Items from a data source
-------

This design comes from an exercise in tuning for small area and a short achievable clock period on the open sky130 flow, not from production work.
RTL that was checked went through simulation tests only; none was proved equivalent to the original.
Only the layout flow was run in run 1; the RTL was not checked for function there.

## flow/design.v (module list and top-level ports; edited modules follow where they fit)
// module chroma_upsampler: 33 lines
// module chroma_taps: 672 lines
// module chroma_interp: 443 lines
// module rgb_converter: 2041 lines
// module luma_scale: 352 lines
// module yuv_to_rgb_core: 180 lines
module yuv_to_rgb_core (
	input  logic                CLOCK_50_I,
	input  logic                resetn,
	input  logic                pair_strobe,
	input  pixel_pkg::sample_t  y_even,
	input  pixel_pkg::sample_t  y_odd,
	input  pixel_pkg::sample_t  u_in,
	input  pixel_pkg::sample_t  v_in,
	output logic                rgb_strobe,
	output pixel_pkg::channel_t r_even,
	output pixel_pkg::channel_t g_even,
	output pixel_pkg::channel_t b_even,
	output pixel_pkg::channel_t r_odd,
	output pixel_pkg::channel_t g_odd,
	output pixel_pkg::channel_t b_odd
);
  // ...
==> flow/flow/run.sh <==
#!/bin/bash
# Standard layout, with one extra step between synthesis and floorplan:
# flow/polarity.py re-polarises the full-adder cells of the standard
# synthesis netlist to drop the inverters synthesis leaves between them.
# Each tool's output goes to a log of its own in this folder.
set -e
R=orfs/results/$FLOW_PLATFORM/yuv_to_rgb_core/base
bash standard.sh synth > 1_synth_std.log 2>&1
cp $R/1_2_yosys.v 1_2_yosys_std.v
python3 flow/polarity.py 1_2_yosys_std.v $R/1_2_yosys.v > polarity.log 2>&1
export SETUP_SLACK_MARGIN=7.9
# Port buffers: a plain buffer rather than the delay cell buffer_ports picks
export BUFFER_PORTS_ARGS="-buffer_cell sky130_fd_sc_hd__buf_2"
bash standard.sh finish > finish.log 2>&1
==> flow/flow/polarity.py <==
#!/usr/bin/env python3
"""Re-polarise full adders in a flat Yosys netlist of sky130 cells.

A full adder is self-dual: FA(~a, ~b, ~c) = (~sum, ~cout).  Synthesis leaves
many inverters between adder cells; this pass chooses, for every fa cell,
whether it computes its signals true or complemented, so that as few nets as
possible need an inverter, then rebuilds the inverters.  The logic function
of every port and register input is unchanged.

usage: polarity.py IN.v OUT.v"""
import re
import sys

INV_RE = re.compile(r"^sky130_fd_sc_hd__inv_\d+$")
FA_RE = re.compile(r"^sky130_fd_sc_hd__fa_\d+$")
OUT_PINS = {"X", "Y", "Q", "Q_N", "SUM", "COUT", "HI", "LO", "GCLK"}

src = open(sys.argv[1]).read()

mod_start = src.index("module ")
body_start = src.index(";", mod_start) + 1
end_idx = src.rindex("endmodule")
header = src[:body_start]
body = src[body_start:end_idx]

# statements of the module body, split on ';' outside of parentheses is not
# needed: yosys writes one statement per ';'
stmts = [s for s in body.split(";")]
cell_re = re.compile(r"^\s*(sky130_fd_sc_hd__\w+)\s+(\S+)\s*\((.*)\)\s*$", re.S)
pin_re = re.compile(r"\.(\w+)\(\s*(.*?)\s*\)\s*(?:,|$)", re.S)

cells = []      # [type, name, {pin: net}]
other = []      # statements kept verbatim (declarations, assigns)
port_nets = set()
for s in stmts:
    st = s.strip()
    if not st:
        continue
    m = cell_re.match(st)
    if m:
        pins = {}
        for p, n in pin_re.findall(m.group(3)):
            pins[p] = n.strip()
        cells.append([m.group(1), m.group(2), pins])
    else:
        other.append(s)
        mm = re.match(r"^\s*(input|output|inout)\s+(\[[^\]]*\]\s*)?(.+)$", st, re.S)
        if mm:
            port_nets.add(mm.group(3).strip())

def base(net):
    # port 'foo' referenced as 'foo[3]'
    b = re.sub(r"\s*\[\d+\]$", "", net)
    return b

# nets named in assigns are left alone
assign_nets = set()
for s in other:
    if s.strip().startswith("assign"):
        for tok in re.findall(r"(\\\S+|[A-Za-z_][\w$.]*(?:\s*\[\d+\])?)", s.strip()[6:]):
            assign_nets.add(tok.strip())
            assign_nets.add(base(tok.strip()))

def fixed_net(net):
    return net in port_nets or base(net) in port_nets or net in assign_nets or base(net) in assign_nets

driver = {}
for ci, (t, name, pins) in enumerate(cells):
    for p, n in pins.items():
        if p in OUT_PINS:
            driver[n] = (ci, p)

# inverters that can be dissolved: input and output are plain internal nets
inv_of = {}   # output net -> input net
dissolve = set()
for ci, (t, name, pins) in enumerate(cells):
    if INV_RE.match(t) and "A" in pins and "Y" in pins and not fixed_net(pins["Y"]):
        inv_of[pins["Y"]] = pins["A"]
        dissolve.add(ci)

def root_of(net):
    par = 0
    seen = 0
    while net in inv_of and seen < 100:
        net = inv_of[net]
        par ^= 1
        seen += 1
    return net, par

# an adder whose output is a port or named in an assign keeps its polarity
fa_cells = [ci for ci, c in enumerate(cells) if FA_RE.match(c[0])
            and not any(fixed_net(n) for p, n in c[2].items() if p in OUT_PINS)]
is_fa = set(fa_cells)
fa_in = ("A", "B", "CIN")
fa_out = ("SUM", "COUT")

# consumer pins: (cell, pin) -> (root, parity)
cons = {}
for ci, (t, name, pins) in enumerate(cells):
    if ci in dissolve:
        continue
    for p, n in pins.items():
        if p in OUT_PINS:
            continue
        cons[(ci, p)] = root_of(n)
# inverters kept (fixed outputs) consume as normal cells: already covered

# polarity per fa cell
pol = {ci: 0 for ci in fa_cells}

def drv_pol(root):
    d = driver.get(root)
    if d and d[0] in is_fa:
        return pol[d[0]]
    return 0

# the FA outputs root nets: which roots does each FA drive
fa_roots = {ci: [cells[ci][2][p] for p in fa_out if p in cells[ci][2]] for ci in fa_cells}
root_cons = {}
for k, (r, par) in cons.items():
    root_cons.setdefault(r, []).append(k)

def need(k):
    ci, p = k
    r, par = cons[k]
    if ci in is_fa and p in fa_in:
        return par ^ pol[ci]
    return par

def root_cost(r):
    dp = drv_pol(r)
    for k in root_cons.get(r, []):
        if need(k) != dp:
            return 1
    return 0

def fa_touch(ci):
    rs = set(fa_roots[ci])
    for p in fa_in:
        if (ci, p) in cons:
            rs.add(cons[(ci, p)][0])
    return rs

def total():
    return sum(root_cost(r) for r in root_cons)

before = total()
touch = {ci: fa_touch(ci) for ci in fa_cells}


def delta(ci):
    rs = touch[ci]
    c0 = sum(root_cost(r) for r in rs)
    pol[ci] ^= 1
    c1 = sum(root_cost(r) for r in rs)
    pol[ci] ^= 1
    return c1 - c0


def descend():
    improved = True
    while improved:
        improved = False
        for ci in fa_cells:
            if delta(ci) < 0:
                pol[ci] ^= 1
                improved = True


# greedy descent, then annealing that accepts sideways and rare uphill moves
import random
rng = random.Random(1)
descend()
best_cost = total()
best = dict(pol)
cur = best_cost
temp = 1.0
for step in range(200000):
    ci = fa_cells[rng.randrange(len(fa_cells))]
    d = delta(ci)
    if d <= 0 or rng.random() < pow(2.718, -d / temp):
        pol[ci] ^= 1
        cur += d
        if cur < best_cost:
            best_cost = cur
            best = dict(pol)
    temp = max(0.05, 1.0 - step / 150000.0)
pol.update(best)
descend()
after = total()

# rebuild: FA polarity flip means its logical output root now carries the
# complement on the same net; every consumer pin gets the net or a shared
# inverter of it
new_inv = {}
out_cells = []
ninv = 0
def inv_net(r):
    global ninv
    if r not in new_inv:
        nm = f"_pol_n{ninv}_"
        new_inv[r] = nm
        ninv += 1
    return new_inv[r]

for ci, (t, name, pins) in enumerate(cells):
    if ci in dissolve:
        continue
    newpins = dict(pins)
    for p in pins:
        if p in OUT_PINS:
            continue
        r, par = cons[(ci, p)]
        if need((ci, p)) == drv_pol(r):
            newpins[p] = r
        else:
            newpins[p] = inv_net(r)
    out_cells.append((t, name, newpins))

def esc(n):
    # escaped identifiers end at white space
    return n + " " if n.startswith("\\") else n


lines = [header]
for s in other:
    lines.append(s + ";")
for r, nm in new_inv.items():
    lines.append(f"\n  wire {nm};")
for i, (r, nm) in enumerate(new_inv.items()):
    lines.append(f"\n  sky130_fd_sc_hd__inv_1 _pol_i{i}_ (\n    .A({esc(r)}),\n    .Y({nm})\n  );")
for t, name, pins in out_cells:
    pl = ",\n".join(f"    .{p}({esc(n)})" for p, n in pins.items())
    lines.append(f"\n  {t} {name} (\n{pl}\n  );")
lines.append("\nendmodule\n")
open(sys.argv[2], "w").write("".join(lines))
flipped = sum(pol.values())
sys.stderr.write(f"polarity: {len(fa_cells)} fa cells, {flipped} flipped; "
                 f"inverters {len(dissolve)} dissolved, {len(new_inv)} rebuilt "
                 f"(complemented nets {before} -> {after})\n")
==> flow/standard.sh <==
#!/bin/bash
# synth_recipe.tcl (not shown) runs the flow's synth.tcl, then flattens the netlist and writes it again
# the make line also repeats each setting of config.mk as NAME=value (left out here)
make -C /OpenROAD-flow-scripts/flow DESIGN_CONFIG=/design/flow/config.mk WORK_HOME=/design/flow/orfs CLKGATE_MAP_FILE= SYNTH_SCRIPT=/design/flow/synth_recipe.tcl "${@:-finish}"
==> flow/config.mk <==
export PLATFORM = sky130hd
export DESIGN_NAME = yuv_to_rgb_core
export DESIGN_NICKNAME = yuv_to_rgb_core
export VERILOG_FILES = /design/flow/design.v
export SDC_FILE = /design/flow/constraint.sdc
export NUM_CORES = 4
export LEC_CHECK = 0
export ABC_AREA = 1
export CAP_MARGIN = 20
export CORE_MARGIN = 2
export CORE_UTILIZATION = 40
export CTS_BUF_LIST = sky130_fd_sc_hd__clkbuf_8
export SLEW_MARGIN = 20
==> flow/constraint.sdc <==
create_clock -name core_clock -period 11.5 [get_ports {CLOCK_50_I}]
set_input_delay 2.3000 -clock core_clock [delete_from_list [all_inputs] [get_ports {CLOCK_50_I}]]
set_output_delay 2.3000 -clock core_clock [all_outputs]
set_load 0.01 [all_outputs]
==> summary.txt, run 1 <==
CTS tree done; row cnt 99; die area 75,500 um^2; Setup crit end b_even[3]; family with the most delay on the worst path adder cells; Non-Filler Instances 4,161; Filler cells 6,531; WP data required 12.08 ns; flop-to-flop setup slack 7.73 ns; Syn Nets 3,595; met3 wire len 3.00 mm; final wirelength 64.7 mm; clock sink count 376; core box area 72,700 um^2; initial core utilization 0.403; crit start category flip-flop; clock skew 0.0340 ns; FF-to-FF Start u_even_s2[7]; post-cts repair resize count 164; final setup margin 7.73 ns; layout clock buffer count 80; pre-CTS setup slack 7.23 ns; most frequent cells in the layout 487 x inv_1, 410 x nand2_1, 402 x fa_1; post-DP HPWL 48.5 mm; run status timing/DRC/antenna clean; Slew HR 0.336; num ports 84; CP arrival 4.35 ns; Worst Hold Path Cells 0; largest net degree at the start of global routing 129; Non-Clock Buffer Area Fraction 0.0540; Post-DRT Antenna Nets 0; synth-to-layout area growth 21.1%; CP Depth 19; Max clock buf depth 3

-------

Above are the entries. Copy exactly the part that opens with the line containing "export PLATFORM = sky130hd" and closes with the line containing "export CORE_UTILIZATION = 40", and no more.

export PLATFORM = sky130hd
export DESIGN_NAME = yuv_to_rgb_core
export DESIGN_NICKNAME = yuv_to_rgb_core
export VERILOG_FILES = /design/flow/design.v
export SDC_FILE = /design/flow/constraint.sdc
export NUM_CORES = 4
export LEC_CHECK = 0
export ABC_AREA = 1
export CAP_MARGIN = 20
export CORE_MARGIN = 2
export CORE_UTILIZATION = 40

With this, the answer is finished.